(DATA RECORDS begins)

--- config.mk ---
export PLATFORM = sky130hd
export DESIGN_NAME = demux_nway
export DESIGN_NICKNAME = d
export VERILOG_FILES = /design/src/rtl/demux_nway_pkg.sv /design/src/rtl/demux_nway_outreg.sv /design/src/rtl/demux_nway.sv
export SDC_FILE = /design/constraint.sdc
export NUM_CORES = 1
export LEC_CHECK = 0
export CORE_MARGIN = 2
export CORE_UTILIZATION = 56
export CTS_CLUSTER_DIAMETER = 60
export DETAILED_ROUTE_END_ITERATION = 12
export PLACE_DENSITY = 0.83
export SLEW_MARGIN = 20
export SYNTH_ARGS = -nofsm -noshare
export SYNTH_HDL_FRONTEND = slang
export SYNTH_HIERARCHICAL = 1
export SYNTH_SLANG_ARGS = --single-unit
--- constraint.sdc ---
create_clock -name clk -period 3.1 [get_ports clk]
set_input_delay 0.62 -clock clk [delete_from_list [all_inputs] [get_ports clk]]
set_output_delay 0.62 -clock clk [all_outputs]
set_load 0.005 [all_outputs]
**config.mk**
```make
export PLATFORM = sky130hd
export DESIGN_NAME = dcpu16_fetch_flat
export DESIGN_NICKNAME = d
export VERILOG_FILES = /design/src/rtl/dcpu16_fetch_if.sv /design/src/rtl/dcpu16_fetch.sv /design/src/flat_wrapper.sv
export SDC_FILE = /design/constraint.sdc
export NUM_CORES = 1
export LEC_CHECK = 0
export CORE_ASPECT_RATIO = 1.5
export CORE_MARGIN = 4
export CORE_UTILIZATION = 46
export DETAILED_ROUTE_END_ITERATION = 10
export PLACE_DENSITY = 0.8
export SYNTH_ARGS = -nofsm -noshare
export SYNTH_HDL_FRONTEND = slang
export SYNTH_SLANG_ARGS = --single-unit
```
**constraint.sdc**
```tcl
create_clock -name clk -period 2.5 [get_ports clk]
set_input_delay 0.5 -clock clk [delete_from_list [all_inputs] [get_ports clk]]
set_output_delay 0.5 -clock clk [all_outputs]
set_load 0.03 [all_outputs]
```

(DATA RECORDS ends)

_REQUIRED ACTION_. Please transcribe the records in full, keeping every word as it is.

_ANSWER TO THIS PROBLEM_.
--- config.mk ---
export PLATFORM = sky130hd
export DESIGN_NAME = demux_nway
export DESIGN_NICKNAME = d
export VERILOG_FILES = /design/src/rtl/demux_nway_pkg.sv /design/src/rtl/demux_nway_outreg.sv /design/src/rtl/demux_nway.sv
export SDC_FILE = /design/constraint.sdc
export NUM_CORES = 1
export LEC_CHECK = 0
export CORE_MARGIN = 2
export CORE_UTILIZATION = 56
export CTS_CLUSTER_DIAMETER = 60
export DETAILED_ROUTE_END_ITERATION = 12
export PLACE_DENSITY = 0.83
export SLEW_MARGIN = 20
export SYNTH_ARGS = -nofsm -noshare
export SYNTH_HDL_FRONTEND = slang
export SYNTH_HIERARCHICAL = 1
export SYNTH_SLANG_ARGS = --single-unit
--- constraint.sdc ---
create_clock -name clk -period 3.1 [get_ports clk]
set_input_delay 0.62 -clock clk [delete_from_list [all_inputs] [get_ports clk]]
set_output_delay 0.62 -clock clk [all_outputs]
set_load 0.005 [all_outputs]
**config.mk**
```make
export PLATFORM = sky130hd
export DESIGN_NAME = dcpu16_fetch_flat
export DESIGN_NICKNAME = d
export VERILOG_FILES = /design/src/rtl/dcpu16_fetch_if.sv /design/src/rtl/dcpu16_fetch.sv /design/src/flat_wrapper.sv
export SDC_FILE = /design/constraint.sdc
export NUM_CORES = 1
export LEC_CHECK = 0
export CORE_ASPECT_RATIO = 1.5
export CORE_MARGIN = 4
export CORE_UTILIZATION = 46
export DETAILED_ROUTE_END_ITERATION = 10
export PLACE_DENSITY = 0.8
export SYNTH_ARGS = -nofsm -noshare
export SYNTH_HDL_FRONTEND = slang
export SYNTH_SLANG_ARGS = --single-unit
```
**constraint.sdc**
```tcl
create_clock -name clk -period 2.5 [get_ports clk]
set_input_delay 0.5 -clock clk [delete_from_list [all_inputs] [get_ports clk]]
set_output_delay 0.5 -clock clk [all_outputs]
set_load 0.03 [all_outputs]
```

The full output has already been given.